The best fit coconut cheesecake
I enthusiastically declare that this fit coconut cheesecake is one of the best coconut cakes I have ever had. If you too love coconut and cheesecake at the same time, you have to try it out!
Coconut milk we use in this recipe contributes to its delicate coconut taste. However, do not forget to put it in the refrigerator the day before, you will only want to use its upper solidified part, which will form after a few hours in the refrigerator. If you want to increase the protein content of the cheesecake, you can also use coconut protein powder, which will further enhance its irresistible coconut taste. If you don't have coconut protein powder, it doesn't matter at all, you can prepare the cheesecake without it. This healthy cheesecake can be prepared even by a complete beginner because its preparation is so simple and quick.
Compared to regular cheesecakes, this fit coconut cheesecake has fewer calories, less sugar and fat, but, on the other hand, more protein. The crust of the cheesecake is not made of any ground biscuits. You can prepare a healthy version of it with the help of oats, almonds, honey, and coconut oil. Cheesecake can be served sprinkled with pieces of coconut and raspberries (fresh or hot).

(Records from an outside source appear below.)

## src/hw/rtl/ehf_pkg.sv

```systemverilog
// ehf_pkg: shared types, constants and register codes of the EMA Hampel filter.
// No dependencies.
package ehf_pkg;

  localparam int HALF_WINDOW_MAX_DEF = 8;
  localparam int SAMPLE_WIDTH_DEF    = 32;

  // configuration register codes
  localparam logic [1:0] REG_GAIN      = 2'd0;
  localparam logic [1:0] REG_HALF_WIN  = 2'd1;
  localparam logic [1:0] REG_THRESHOLD = 2'd2;

  localparam int CFG_DATA_W = 17;

  localparam logic [16:0] GAIN_RESET = 17'd65536;
  localparam logic [16:0] GAIN_ONE   = 17'd65536;
  localparam logic [3:0]  HALF_RESET = 4'd8;
  localparam logic [15:0] THR_RESET  = 16'd768;

  // 256 * 10000 and 1.4826 * 10000
  localparam logic [21:0] LHS_SCALE = 22'd2560000;
  localparam logic [13:0] RHS_SCALE = 14'd14826;

  // controller commands to the datapath
  typedef struct packed {
    logic load_x;
    logic prod;
    logic upd;
    logic ins;
    logic adv;
    logic setup;
    logic step;
    logic mul1;
    logic mul2;
    logic fin;
  } ehf_cmd_t;

  // datapath status to the controller
  typedef struct packed {
    logic warm_full;
    logic merge_last;
    logic out_free;
  } ehf_status_t;

endpackage

```

## src/hw/rtl/ehf_ctrl.sv

```systemverilog
// ehf_ctrl: sequencing state machine of the EMA Hampel filter.
// Depends on ehf_pkg (command and status structs).
module ehf_ctrl (
  input  logic                clk,
  input  logic                rst_n,
  input  logic                in_valid,
  output logic                in_ready,
  input  ehf_pkg::ehf_status_t st,
  output ehf_pkg::ehf_cmd_t   cmd
);

  localparam logic [3:0] S_IDLE  = 4'd0;
  localparam logic [3:0] S_PROD  = 4'd1;
  localparam logic [3:0] S_UPD   = 4'd2;
  localparam logic [3:0] S_INS   = 4'd3;
  localparam logic [3:0] S_SETUP = 4'd4;
  localparam logic [3:0] S_MERGE = 4'd5;
  localparam logic [3:0] S_MUL1  = 4'd6;
  localparam logic [3:0] S_MUL2  = 4'd7;
  localparam logic [3:0] S_FIN   = 4'd8;

  logic [3:0] state_r, state_nxt;

  // next state and commands
  always_comb begin
    state_nxt = state_r;
    cmd       = '0;
    unique case (state_r)
      S_IDLE: begin
        if (in_valid) begin
          cmd.load_x = 1'b1;
          state_nxt  = S_PROD;
        end
      end
      S_PROD: begin
        cmd.prod  = 1'b1;
        state_nxt = S_UPD;
      end
      S_UPD: begin
        cmd.upd   = 1'b1;
        state_nxt = S_INS;
      end
      S_INS: begin
        cmd.ins = 1'b1;
        if (st.warm_full) begin
          state_nxt = S_SETUP;
        end else begin
          cmd.adv   = 1'b1;
          state_nxt = S_IDLE;
        end
      end
      S_SETUP: begin
        cmd.setup = 1'b1;
        state_nxt = S_MERGE;
      end
      S_MERGE: begin
        cmd.step = 1'b1;
        if (st.merge_last) begin
          state_nxt = S_MUL1;
        end
      end
      S_MUL1: begin
        cmd.mul1  = 1'b1;
        state_nxt = S_MUL2;
      end
      S_MUL2: begin
        cmd.mul2  = 1'b1;
        state_nxt = S_FIN;
      end
      S_FIN: begin
        if (st.out_free) begin
          cmd.fin   = 1'b1;
          state_nxt = S_IDLE;
        end
      end
      default: state_nxt = S_IDLE;
    endcase
  end

  always_ff @(posedge clk) begin
    if (!rst_n) begin
      state_r <= S_IDLE;
    end else begin
      state_r <= state_nxt;
    end
  end

  assign in_ready = (state_r == S_IDLE);

endmodule

```

## config.mk

```make
export PLATFORM = sky130hd
export DESIGN_NAME = ehf_ctrl
export DESIGN_NICKNAME = d
export VERILOG_FILES = /design/src/hw/rtl/ehf_pkg.sv /design/src/hw/rtl/ehf_ctrl.sv
export SDC_FILE = /design/constraint.sdc
export NUM_CORES = 1
export LEC_CHECK = 0
export ABC_CLOCK_PERIOD_IN_PS = 1240
export BUFFER_PORTS_ARGS = -buffer_cell sky130_fd_sc_hd__buf_2
export CAP_MARGIN = 20
export CORE_AREA = 2 2 39 41
export CTS_CLUSTER_SIZE = 40
export DETAILED_ROUTE_END_ITERATION = 8
export DIE_AREA = 0 0 41 43
export GPL_ROUTABILITY_DRIVEN = 0
export GPL_TIMING_DRIVEN = 0
export PLACE_DENSITY_LB_ADDON = 0.12
export SLEW_MARGIN = 20
export SYNTH_ARGS = -nofsm -noshare
export SYNTH_HDL_FRONTEND = slang
export SYNTH_SLANG_ARGS = --single-unit
```

## constraint.sdc

```tcl
create_clock -name clk -period 1.24 [get_ports clk]
set_input_delay 0.372 -clock clk [delete_from_list [all_inputs] [get_ports clk]]
set_output_delay 0.372 -clock clk [all_outputs]
set_load 0.02 [all_outputs]
```

==> impl_metrics.ini <==
[worst_setup_path]
required_ps = 870
worstSetupPathType = register to primary output
arrival_ps = 1240
cp-start-kind = register
cp-end-kind = primary output
cp_max_fo = 5

[detailed_routing]
wl_met1_um = 424
dr_total_vias = 403
top_layer = met3
met2_wirelength_um = 609
met3_length_um = 62
drt-total-wl_um = 1100
drt-pass1-iter-count = 3
antenna_left = 0
wl_per_cell_um = 12.5
first_iter_violations = 2
remaining_drc_errors = 0
viasPerCell = 4.58

[power]
power.switching_w = 0.000186
total_power_w = 0.000570
combPwrFrac = 0.467
ir_drop_mv = 0.340
clockPowerShare = 0.283
p_per_area_nw_per_um2 = 756
p_leak_nw = 0.335
p_sw_frac = 0.326
seq_power_share = 0.251
p_int_w = 0.000384

[place]
placed_area_um2 = 444
port_buffers = 16

[finish]
largest_register_ffs = 4
mostFrequentLayoutCells = 16 x buf_6, 12 x buf_4, 6 x buf_2, 4 x nor3_4
reg_top3 = state_r x4
final_util = 0.545
drive_gt1_frac = 0.792
nets = 80
largest-register = state_r
final_area_um2 = 754
final_common_cell = buf_6
diodes = 0
area_growth_pct = 145

[status]
status = finished with violations
violations = setup timing

[floorplan]
die_y_um = 43
core_area_um2 = 1380
die_width_um = 41
ios = 17
die_area_um2 = 1760
start_util = 0.222
core.rowCount = 14

[timing]
finalSetupViolCount = 12
worst_slack_ps = -371
hold_viol_final = 0
max_slew_margin = 0.833
rsz0062_at_grt = yes
post-route-period-util = 1.30
fin_worst_skew_ps = 0.504
maxSlewViolCount = 0
fmax_mhz = 621
worst_pin_slew_ps = 249
fin_tns_setup_ps = -3210
period_minus_slack_ps = 1610

[synthesis]
syn_area_um2 = 308
yosys-top-cells-area = dfxtp_1 26%, nand2b_1 8.1%, nor3_1 8.1%, nor4_4 6.9%, nand2b_4 4.5%
synth_mux_area_frac = 0
synth_seq_cells = 4
syn-instance-count = 37
ys_warn_count = 0
synth_nets = 43
synthXorXnorAreaFrac = 0
postSynthAreaPerCell_um2 = 8.32
synthAdderAreaFrac = 0
synth_top_cell_by_area = dfxtp_1
ys_types = 22
synth_top_family_by_area = simple AND/OR/NAND/NOR gates
synth_simple_gate_area_share = 0.565
synth_compound_area_frac = 0.0976
yosysTopAreaCellShare = 0.260
yosysSeqAreaShare = 0.260

[clock_network]
htreeDepth = 1
clock_latency_ps = 230
cts_max_path_buffers = 2
clkSlewWorstSetupHoldPaths_ps = 40
root_buffer = clkbuf_4
cts_buffers = 3
clock_sinks = 4
cts_tree = done
cts.hold.buffers_added = 0

[global_route]
grt.total_usage = 0.137
first_global_vias = 363
overflow = 0
grt_max_degree = 9
grt_pass1_wl_um = 1640
grt_antenna_before_repair = 0

[hold_path]
hp-class = input port to register

[run]
drv_cap = 0
## stage by stage
stage,hold slack [ps],setup WS [ps],cells
floorplan,489,-262,37
global placement,594,-240,69
detailed placement,600,-229,69
CTS,356,-384,81
global route,357,-438,88
finish,365,-371,88
## cell usage after synthesis
cell	instances
a21oi_1	2
and2_1	1
and4b_1	1
and4bb_1	1
buf_2	1
buf_4	1
buf_6	1
dfxtp_1	4
nand2_1	3
nand2b_1	4
nand2b_4	1
nand3b_1	1
nand4b_1	1
nor2_1	3
nor2_2	1
nor3_1	5
nor3b_1	1
nor4_4	1
o21a_1	1
o21ai_1	1
o31ai_1	1
or2b_1	1
## logic make-up (layout without fill, tap and decap cells)
| group | count (synthesis) | count (layout) |
|---|---|---|
| AND/OR/NAND/NOR | 25 | 25 |
| AO/OA/AOI/OAI | 5 | 5 |
| flip-flops | 4 | 4 |
| buffers and inverters | 3 | 38 |
## final timing paths
check | start | to | slack, ps | cells after the start
setup / recovery | state_r[0]$_SDFFE_PN0P_ | cmd[4] | -370 | 5
hold / removal | rst_n | state_r[3]$_SDFFE_PN0P_ | 360 | 2
setup reg to reg | state_r[2]$_SDFFE_PN0P_ | state_r[0]$_SDFFE_PN0P_ | 0 | 5
hold reg to reg | state_r[3]$_SDFFE_PN0P_ | state_r[1]$_SDFFE_PN0P_ | 660 | 2
## final cells by class
class / count / area (µm²)
Fill cell: 127 / 629
Multi-Input combinational cell: 30 / 304
Timing Repair Buffer: 33 / 289
Sequential cell: 4 / 92.6
Buffer: 2 / 26.3
Clock buffer: 3 / 22.5
Tap cell: 16 / 20.0
## power by group through the flow
stage	logic (W)	registers [W]	clock network (W)
3_3_place_gp	0.000158	0.000147	0
4_1_cts	0.000232	0.000142	0.000168
6_report	0.000266	0.000143	0.000161
5_1_grt	0.000287	0.000144	0.000179
2_1_floorplan	0.000117	0.000145	0
3_5_place_dp	0.000157	0.000147	0
## repair_timing
action,CTS,global route
resized for setup,35,13
setup buffers,10,8
setup endpoints to repair,11,11
pin swaps,8,8
## worst max-delay path, cell delays in order, from the launching register on
cell	delay [ps]
dfxtp_2	320
buf_6	120
buf_4	130
nand2b_4	160
nor3_4	130
buf_6	140
## routing by layer
layer	GRT usage	vias up
met5	0	-
met4	0.0600	0
met3	0.0366	0
met2	0.219	10
met1	0.163	189
li1	-	204
Power figures use the tool's default switching activity.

If you try this healthy and simple coconut cheesecake, be sure to let me know how you liked it in the comments! :)
- For the crust:
- 180g of oats (I recommend these)
- 50g of almonds (I recommend these)
- 2 tbsp of coconut oil (I recommend this one)
- 1-2 tbsp of water
- 2 tbsp of honey/xylitol (I recommend this one)
- For the cream:
- 400ml of coconut milk (can must be left in the fridge overnight - you will only need the upper solidified part) (I recommend this one)
- 500g of soft quark (or low-fat cream cheese)
- 200g of low-fat cream cheese (e.g. Philadelphia)
- 5-6 tbsp of honey (or xylitol) (I recommend this one)
- 50g of shredded coconut
- 2 eggs (or 2 tbsp of corn starch)
- coconut protein powder (optional, you do not have to substitute it, if you want to use it, you can add 30g of protein powder and only use 30g of grated coconut) (I recommend this one)
- 20g of shredded coconut (to sprinkle)
- Blend almonds and oats together into a fine flour in a blender (I recommend this one) .
- Add melted coconut oil, honey, and, if the dough is too crumbly, also add 1-2 tablespoons of water to the mixture.
- Mix the sticky dough by hand and press it to the bottom of a cake tin (with a diameter of approximately 25 cm).
- In a larger bowl, mix all the ingredients for the cream together. Only add the upper solidified part of the coconut milk, which was created after chilling in the refrigerator.
- Mix the cream thoroughly and if it contains lumps, blend it with an immersion blender.
- Pour the cream onto the prepared crust, sprinkle with 20 g of coconut, and bake the cheesecake for about 50 minutes at 150 degrees (bottom and top heating of the oven) until the top starts to catch a golden color.
- Let the baked cheesecake cool in a half-open oven (this will prevent the cheesecake from cracking on top) and then move it to the refrigerator for at least 4 hours.